Entries provided START

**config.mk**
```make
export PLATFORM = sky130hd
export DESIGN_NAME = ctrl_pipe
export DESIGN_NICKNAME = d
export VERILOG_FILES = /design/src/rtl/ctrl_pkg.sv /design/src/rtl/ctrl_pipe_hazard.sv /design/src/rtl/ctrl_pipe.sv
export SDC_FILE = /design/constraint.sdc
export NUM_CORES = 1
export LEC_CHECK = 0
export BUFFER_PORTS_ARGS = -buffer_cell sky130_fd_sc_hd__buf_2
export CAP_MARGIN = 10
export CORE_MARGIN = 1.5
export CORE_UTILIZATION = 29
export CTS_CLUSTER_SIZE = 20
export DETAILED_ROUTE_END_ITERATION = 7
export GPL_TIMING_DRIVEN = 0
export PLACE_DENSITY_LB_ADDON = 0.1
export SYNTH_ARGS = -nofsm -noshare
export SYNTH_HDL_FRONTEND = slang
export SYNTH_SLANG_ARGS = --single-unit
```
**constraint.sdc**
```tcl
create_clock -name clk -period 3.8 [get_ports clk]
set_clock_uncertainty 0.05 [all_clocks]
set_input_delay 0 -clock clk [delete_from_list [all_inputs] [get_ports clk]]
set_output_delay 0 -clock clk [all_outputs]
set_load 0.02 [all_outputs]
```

Entries provided END
Entries provided START

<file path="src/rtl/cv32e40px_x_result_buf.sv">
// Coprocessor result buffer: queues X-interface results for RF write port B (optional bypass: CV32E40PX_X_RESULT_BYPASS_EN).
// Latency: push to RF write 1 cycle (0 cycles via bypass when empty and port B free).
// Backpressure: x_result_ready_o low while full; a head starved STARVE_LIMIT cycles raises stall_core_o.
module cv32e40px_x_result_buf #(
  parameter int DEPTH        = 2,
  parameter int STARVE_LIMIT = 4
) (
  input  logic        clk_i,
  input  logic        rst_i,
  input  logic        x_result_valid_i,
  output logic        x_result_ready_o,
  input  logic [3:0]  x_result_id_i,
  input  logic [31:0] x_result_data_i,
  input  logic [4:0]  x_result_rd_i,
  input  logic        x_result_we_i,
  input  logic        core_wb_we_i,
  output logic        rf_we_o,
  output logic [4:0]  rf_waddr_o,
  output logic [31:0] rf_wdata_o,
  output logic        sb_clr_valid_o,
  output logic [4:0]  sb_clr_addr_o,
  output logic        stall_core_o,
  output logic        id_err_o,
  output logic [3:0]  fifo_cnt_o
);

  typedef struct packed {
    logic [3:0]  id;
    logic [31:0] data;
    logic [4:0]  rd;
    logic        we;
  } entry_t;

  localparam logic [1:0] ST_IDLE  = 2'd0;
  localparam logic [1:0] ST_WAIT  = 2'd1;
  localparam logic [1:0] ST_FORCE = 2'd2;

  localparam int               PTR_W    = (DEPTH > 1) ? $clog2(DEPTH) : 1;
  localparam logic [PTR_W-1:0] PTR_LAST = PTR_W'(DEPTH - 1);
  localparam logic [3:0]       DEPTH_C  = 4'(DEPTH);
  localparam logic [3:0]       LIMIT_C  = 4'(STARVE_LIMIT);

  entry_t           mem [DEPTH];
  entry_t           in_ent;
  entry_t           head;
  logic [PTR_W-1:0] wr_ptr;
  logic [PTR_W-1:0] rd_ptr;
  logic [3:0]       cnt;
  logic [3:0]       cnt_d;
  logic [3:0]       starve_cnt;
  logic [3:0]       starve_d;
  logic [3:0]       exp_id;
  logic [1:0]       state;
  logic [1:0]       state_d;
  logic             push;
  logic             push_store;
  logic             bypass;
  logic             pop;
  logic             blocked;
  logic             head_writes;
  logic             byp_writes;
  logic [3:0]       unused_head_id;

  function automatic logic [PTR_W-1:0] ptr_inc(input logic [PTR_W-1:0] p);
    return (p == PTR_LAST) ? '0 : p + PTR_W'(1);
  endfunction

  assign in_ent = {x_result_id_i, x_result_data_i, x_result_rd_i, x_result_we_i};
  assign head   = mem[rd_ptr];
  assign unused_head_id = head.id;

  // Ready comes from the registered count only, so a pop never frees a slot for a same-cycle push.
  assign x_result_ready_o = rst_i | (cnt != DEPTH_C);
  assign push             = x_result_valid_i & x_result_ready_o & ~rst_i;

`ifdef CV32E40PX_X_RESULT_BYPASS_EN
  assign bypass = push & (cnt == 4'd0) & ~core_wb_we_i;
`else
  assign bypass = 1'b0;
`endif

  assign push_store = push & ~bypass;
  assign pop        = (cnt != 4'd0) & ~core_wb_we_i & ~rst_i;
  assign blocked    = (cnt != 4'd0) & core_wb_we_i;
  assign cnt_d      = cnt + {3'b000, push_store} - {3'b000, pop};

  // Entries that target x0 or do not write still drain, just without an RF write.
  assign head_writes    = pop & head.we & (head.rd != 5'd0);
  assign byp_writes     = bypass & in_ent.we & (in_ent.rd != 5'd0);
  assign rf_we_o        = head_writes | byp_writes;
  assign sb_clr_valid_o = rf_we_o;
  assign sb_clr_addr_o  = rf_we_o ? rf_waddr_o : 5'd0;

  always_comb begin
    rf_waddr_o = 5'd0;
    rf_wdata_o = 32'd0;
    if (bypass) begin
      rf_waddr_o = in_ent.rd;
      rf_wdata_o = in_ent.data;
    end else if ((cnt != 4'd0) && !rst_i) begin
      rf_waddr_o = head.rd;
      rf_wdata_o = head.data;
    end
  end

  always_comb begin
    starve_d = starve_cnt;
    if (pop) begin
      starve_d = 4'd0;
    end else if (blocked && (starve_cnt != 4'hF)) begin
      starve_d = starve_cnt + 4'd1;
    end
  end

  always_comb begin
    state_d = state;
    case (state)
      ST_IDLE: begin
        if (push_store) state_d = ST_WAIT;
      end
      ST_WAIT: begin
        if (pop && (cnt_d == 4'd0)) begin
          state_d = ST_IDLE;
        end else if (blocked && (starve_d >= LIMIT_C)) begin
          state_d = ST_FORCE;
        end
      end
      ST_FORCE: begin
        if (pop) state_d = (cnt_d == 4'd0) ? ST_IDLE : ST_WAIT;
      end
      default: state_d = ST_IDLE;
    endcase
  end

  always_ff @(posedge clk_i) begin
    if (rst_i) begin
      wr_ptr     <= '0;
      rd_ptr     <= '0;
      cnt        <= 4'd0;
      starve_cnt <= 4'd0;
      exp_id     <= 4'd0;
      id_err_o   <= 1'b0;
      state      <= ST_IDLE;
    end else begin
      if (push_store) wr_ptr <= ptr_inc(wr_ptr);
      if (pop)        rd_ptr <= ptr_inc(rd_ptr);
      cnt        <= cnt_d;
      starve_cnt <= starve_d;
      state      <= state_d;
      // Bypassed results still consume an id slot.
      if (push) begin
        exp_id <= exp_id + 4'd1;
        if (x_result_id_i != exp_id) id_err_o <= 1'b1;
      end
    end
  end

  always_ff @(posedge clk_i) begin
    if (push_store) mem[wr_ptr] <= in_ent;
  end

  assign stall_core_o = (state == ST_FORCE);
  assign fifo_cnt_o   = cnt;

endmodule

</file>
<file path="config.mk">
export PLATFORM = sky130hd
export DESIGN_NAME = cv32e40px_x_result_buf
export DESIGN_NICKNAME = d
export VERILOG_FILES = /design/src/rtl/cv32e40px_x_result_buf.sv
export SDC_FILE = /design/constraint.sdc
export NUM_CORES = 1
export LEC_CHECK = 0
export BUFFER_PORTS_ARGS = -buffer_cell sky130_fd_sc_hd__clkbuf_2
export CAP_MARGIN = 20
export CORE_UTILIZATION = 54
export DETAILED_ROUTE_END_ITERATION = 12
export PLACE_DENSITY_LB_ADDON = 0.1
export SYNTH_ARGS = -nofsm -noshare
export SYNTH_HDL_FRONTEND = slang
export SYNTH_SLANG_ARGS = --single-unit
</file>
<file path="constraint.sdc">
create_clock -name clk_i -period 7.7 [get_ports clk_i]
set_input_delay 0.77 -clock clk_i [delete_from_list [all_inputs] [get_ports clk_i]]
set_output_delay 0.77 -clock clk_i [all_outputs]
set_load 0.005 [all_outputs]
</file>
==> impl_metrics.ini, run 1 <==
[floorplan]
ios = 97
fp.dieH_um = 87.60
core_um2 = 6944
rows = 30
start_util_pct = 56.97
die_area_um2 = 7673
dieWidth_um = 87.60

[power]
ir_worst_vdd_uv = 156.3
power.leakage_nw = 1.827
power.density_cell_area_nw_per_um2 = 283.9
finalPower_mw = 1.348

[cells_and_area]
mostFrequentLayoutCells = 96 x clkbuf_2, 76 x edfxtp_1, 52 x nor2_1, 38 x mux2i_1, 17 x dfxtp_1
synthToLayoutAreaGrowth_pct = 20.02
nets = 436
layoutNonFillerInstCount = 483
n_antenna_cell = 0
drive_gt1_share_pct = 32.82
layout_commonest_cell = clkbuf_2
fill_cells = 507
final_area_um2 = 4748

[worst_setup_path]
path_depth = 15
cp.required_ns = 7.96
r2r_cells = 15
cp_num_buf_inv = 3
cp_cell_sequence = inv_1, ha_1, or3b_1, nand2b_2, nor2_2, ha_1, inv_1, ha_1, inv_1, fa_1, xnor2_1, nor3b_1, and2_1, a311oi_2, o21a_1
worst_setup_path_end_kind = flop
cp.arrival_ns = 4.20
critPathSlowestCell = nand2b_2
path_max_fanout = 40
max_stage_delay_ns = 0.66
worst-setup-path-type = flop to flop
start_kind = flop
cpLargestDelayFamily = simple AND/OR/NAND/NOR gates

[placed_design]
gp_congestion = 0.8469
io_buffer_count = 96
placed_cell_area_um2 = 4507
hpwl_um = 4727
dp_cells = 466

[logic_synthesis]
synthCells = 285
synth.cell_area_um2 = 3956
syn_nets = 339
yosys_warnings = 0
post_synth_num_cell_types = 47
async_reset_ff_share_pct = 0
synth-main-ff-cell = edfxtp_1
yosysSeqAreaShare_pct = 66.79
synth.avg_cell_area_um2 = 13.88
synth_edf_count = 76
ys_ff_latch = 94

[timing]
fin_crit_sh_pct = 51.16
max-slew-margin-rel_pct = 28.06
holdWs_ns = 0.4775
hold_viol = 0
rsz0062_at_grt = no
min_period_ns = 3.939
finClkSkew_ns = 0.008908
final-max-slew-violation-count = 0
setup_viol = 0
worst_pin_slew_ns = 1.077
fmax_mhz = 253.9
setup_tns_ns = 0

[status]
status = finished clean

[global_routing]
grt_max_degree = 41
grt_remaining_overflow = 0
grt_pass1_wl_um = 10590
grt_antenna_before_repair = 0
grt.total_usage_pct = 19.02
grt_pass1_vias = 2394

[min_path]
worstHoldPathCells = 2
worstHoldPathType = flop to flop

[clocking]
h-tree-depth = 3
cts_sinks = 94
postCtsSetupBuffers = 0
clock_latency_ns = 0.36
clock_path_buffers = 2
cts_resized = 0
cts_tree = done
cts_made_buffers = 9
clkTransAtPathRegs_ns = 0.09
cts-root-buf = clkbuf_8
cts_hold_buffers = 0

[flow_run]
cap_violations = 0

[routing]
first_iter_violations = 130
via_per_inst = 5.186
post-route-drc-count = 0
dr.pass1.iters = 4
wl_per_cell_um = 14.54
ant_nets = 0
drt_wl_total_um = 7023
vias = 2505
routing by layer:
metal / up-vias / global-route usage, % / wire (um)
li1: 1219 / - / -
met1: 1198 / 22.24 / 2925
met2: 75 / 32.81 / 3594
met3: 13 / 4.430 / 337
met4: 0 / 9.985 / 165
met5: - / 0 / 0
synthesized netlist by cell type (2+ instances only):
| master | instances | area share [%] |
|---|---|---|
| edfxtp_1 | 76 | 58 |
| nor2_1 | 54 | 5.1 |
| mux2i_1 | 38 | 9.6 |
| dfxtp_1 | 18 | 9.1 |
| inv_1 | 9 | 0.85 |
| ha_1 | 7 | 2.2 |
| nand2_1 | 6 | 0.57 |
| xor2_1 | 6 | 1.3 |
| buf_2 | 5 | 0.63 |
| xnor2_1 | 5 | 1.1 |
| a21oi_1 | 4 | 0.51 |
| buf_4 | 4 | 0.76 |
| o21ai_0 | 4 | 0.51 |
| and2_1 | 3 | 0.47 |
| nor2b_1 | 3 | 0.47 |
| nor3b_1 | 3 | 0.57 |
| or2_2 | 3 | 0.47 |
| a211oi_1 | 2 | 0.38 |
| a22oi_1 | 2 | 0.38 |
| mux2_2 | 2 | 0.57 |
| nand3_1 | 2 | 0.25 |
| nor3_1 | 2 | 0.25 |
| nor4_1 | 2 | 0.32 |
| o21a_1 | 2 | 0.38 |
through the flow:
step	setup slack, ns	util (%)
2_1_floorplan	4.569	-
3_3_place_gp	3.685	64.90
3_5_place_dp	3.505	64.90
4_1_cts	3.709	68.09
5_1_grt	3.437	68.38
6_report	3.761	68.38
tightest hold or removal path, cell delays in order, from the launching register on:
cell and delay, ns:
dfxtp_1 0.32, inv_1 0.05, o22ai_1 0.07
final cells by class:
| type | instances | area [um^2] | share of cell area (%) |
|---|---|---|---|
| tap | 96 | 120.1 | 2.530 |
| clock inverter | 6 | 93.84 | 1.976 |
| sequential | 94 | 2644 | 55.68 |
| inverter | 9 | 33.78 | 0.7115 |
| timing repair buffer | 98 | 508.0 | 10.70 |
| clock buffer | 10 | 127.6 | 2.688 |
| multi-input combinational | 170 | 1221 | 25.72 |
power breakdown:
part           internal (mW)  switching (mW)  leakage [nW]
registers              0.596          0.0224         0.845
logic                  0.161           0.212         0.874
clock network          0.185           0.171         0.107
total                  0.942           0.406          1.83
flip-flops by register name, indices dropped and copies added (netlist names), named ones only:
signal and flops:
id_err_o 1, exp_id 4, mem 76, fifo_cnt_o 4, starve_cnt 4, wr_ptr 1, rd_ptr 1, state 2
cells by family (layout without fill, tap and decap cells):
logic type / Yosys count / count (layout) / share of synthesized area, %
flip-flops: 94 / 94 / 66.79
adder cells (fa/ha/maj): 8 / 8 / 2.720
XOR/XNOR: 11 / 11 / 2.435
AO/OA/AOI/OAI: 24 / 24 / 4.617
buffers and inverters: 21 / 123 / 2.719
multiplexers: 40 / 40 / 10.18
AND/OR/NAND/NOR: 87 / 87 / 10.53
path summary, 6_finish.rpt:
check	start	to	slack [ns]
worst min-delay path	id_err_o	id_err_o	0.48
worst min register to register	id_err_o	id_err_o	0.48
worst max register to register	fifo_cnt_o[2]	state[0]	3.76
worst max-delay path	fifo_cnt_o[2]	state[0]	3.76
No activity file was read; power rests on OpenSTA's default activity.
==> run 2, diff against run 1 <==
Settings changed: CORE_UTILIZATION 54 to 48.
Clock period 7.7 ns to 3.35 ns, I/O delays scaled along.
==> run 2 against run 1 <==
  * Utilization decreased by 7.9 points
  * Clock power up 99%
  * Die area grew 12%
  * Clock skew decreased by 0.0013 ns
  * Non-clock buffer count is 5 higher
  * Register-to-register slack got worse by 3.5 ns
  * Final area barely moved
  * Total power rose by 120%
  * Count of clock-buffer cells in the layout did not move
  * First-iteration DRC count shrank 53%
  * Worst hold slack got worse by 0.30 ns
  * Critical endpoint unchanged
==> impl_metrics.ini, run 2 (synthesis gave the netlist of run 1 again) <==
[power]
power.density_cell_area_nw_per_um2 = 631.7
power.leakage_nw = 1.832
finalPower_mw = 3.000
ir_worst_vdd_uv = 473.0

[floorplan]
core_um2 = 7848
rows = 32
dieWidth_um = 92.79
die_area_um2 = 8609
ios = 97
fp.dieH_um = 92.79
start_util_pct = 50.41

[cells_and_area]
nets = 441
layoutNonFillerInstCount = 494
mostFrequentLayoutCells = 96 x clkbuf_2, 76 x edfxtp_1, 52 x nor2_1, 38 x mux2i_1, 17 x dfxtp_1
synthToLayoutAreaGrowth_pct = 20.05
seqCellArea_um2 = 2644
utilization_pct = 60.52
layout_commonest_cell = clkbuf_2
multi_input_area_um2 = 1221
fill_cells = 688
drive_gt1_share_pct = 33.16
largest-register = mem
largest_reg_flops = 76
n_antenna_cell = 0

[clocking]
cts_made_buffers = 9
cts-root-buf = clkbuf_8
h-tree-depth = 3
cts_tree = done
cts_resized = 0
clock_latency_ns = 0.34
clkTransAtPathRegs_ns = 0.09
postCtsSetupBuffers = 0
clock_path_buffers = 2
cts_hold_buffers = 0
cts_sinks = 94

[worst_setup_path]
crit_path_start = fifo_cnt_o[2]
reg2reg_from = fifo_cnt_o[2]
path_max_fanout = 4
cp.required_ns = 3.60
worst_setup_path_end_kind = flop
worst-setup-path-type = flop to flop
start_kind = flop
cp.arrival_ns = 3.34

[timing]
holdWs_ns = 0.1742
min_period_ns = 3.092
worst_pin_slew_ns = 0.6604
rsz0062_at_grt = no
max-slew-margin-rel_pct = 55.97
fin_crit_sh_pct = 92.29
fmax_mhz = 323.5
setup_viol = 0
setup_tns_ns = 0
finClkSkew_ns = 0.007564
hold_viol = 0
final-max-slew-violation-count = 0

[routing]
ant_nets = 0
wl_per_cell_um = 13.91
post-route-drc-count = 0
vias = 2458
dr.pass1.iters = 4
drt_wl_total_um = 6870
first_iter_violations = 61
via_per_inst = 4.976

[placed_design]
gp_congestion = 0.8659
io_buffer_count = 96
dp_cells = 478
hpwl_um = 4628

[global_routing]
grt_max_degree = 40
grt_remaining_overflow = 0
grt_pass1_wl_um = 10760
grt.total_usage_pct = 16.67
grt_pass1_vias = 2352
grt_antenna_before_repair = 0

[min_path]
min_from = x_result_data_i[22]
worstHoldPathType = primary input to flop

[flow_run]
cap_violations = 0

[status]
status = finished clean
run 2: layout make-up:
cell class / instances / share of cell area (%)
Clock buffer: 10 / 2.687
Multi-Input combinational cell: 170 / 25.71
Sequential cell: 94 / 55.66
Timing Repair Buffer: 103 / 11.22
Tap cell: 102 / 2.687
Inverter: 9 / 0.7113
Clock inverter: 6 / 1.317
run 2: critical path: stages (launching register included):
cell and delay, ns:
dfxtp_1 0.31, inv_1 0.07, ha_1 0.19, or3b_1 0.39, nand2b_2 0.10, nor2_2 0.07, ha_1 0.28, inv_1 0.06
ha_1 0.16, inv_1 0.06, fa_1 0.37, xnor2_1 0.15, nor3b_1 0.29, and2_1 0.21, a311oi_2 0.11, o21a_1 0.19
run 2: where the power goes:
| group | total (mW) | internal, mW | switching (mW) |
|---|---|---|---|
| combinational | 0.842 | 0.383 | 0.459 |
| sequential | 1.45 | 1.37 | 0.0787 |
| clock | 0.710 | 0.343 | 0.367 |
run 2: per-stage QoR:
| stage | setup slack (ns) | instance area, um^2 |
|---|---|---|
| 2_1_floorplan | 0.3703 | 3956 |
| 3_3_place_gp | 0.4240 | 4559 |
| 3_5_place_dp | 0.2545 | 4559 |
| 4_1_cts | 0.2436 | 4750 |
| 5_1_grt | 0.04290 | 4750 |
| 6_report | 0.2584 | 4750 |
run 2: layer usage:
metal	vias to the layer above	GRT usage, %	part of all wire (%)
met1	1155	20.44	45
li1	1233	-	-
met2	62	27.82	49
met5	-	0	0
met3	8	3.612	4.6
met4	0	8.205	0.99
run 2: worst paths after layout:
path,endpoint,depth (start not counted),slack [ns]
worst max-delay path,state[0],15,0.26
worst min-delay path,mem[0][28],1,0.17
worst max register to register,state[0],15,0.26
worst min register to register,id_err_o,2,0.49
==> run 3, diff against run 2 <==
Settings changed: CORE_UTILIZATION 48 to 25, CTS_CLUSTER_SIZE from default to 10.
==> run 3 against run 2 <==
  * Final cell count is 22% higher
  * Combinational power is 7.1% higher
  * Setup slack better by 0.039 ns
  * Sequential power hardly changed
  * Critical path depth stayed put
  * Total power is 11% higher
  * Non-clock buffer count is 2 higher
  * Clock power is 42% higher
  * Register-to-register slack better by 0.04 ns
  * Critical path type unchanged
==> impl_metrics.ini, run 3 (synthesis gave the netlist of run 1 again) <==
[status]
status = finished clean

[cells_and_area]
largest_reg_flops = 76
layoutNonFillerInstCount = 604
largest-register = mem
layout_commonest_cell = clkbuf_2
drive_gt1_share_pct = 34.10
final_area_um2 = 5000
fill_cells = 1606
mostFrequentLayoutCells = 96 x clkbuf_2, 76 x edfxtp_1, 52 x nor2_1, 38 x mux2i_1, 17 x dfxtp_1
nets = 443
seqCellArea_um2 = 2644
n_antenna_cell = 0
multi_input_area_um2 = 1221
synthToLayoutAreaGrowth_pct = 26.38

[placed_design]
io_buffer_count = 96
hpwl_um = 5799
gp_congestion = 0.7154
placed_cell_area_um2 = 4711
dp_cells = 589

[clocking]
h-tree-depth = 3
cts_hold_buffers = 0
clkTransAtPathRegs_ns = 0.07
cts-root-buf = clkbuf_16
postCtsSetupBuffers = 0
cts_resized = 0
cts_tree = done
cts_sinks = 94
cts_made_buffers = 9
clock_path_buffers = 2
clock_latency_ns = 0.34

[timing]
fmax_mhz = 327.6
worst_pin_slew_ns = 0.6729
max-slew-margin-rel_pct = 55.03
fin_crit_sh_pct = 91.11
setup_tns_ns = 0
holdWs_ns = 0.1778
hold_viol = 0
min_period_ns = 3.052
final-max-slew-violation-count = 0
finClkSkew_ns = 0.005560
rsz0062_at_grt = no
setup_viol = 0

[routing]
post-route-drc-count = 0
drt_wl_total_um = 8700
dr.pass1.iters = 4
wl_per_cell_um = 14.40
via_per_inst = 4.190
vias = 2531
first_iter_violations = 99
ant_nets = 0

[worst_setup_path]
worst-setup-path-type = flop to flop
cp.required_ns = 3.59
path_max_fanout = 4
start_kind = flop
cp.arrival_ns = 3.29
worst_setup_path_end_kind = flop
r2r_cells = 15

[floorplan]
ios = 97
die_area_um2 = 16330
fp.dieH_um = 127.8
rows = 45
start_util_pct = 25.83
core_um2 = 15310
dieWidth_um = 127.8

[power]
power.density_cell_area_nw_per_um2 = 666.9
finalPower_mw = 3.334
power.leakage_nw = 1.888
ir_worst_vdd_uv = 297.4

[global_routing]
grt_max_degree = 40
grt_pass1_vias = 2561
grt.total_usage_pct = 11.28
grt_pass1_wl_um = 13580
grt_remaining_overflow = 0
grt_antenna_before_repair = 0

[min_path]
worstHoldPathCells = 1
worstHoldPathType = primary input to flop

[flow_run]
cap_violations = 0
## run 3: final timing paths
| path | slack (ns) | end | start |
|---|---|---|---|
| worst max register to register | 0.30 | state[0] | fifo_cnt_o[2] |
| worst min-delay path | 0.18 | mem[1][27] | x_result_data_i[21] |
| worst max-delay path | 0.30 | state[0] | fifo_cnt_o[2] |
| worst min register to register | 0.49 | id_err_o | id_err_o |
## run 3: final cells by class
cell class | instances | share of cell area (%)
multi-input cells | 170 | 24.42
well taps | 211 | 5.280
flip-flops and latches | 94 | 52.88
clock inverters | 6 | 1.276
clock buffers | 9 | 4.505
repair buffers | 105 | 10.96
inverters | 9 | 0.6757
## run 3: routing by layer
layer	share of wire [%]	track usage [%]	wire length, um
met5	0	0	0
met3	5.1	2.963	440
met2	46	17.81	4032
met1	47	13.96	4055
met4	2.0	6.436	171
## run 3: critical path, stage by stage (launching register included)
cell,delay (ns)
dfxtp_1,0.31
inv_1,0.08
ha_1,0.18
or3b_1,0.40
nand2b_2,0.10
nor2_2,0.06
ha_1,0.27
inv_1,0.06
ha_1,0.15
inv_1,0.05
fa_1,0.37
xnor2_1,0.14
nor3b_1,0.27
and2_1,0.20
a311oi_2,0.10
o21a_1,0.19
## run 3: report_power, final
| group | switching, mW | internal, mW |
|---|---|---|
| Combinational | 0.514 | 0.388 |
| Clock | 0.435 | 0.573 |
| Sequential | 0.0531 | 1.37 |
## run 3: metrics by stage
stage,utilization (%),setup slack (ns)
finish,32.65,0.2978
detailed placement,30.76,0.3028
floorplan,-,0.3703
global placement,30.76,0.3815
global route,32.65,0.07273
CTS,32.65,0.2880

Entries provided END

Action item: Tally the lines in the listing that hold "flip" and report the number alone.

Solved exercise: 3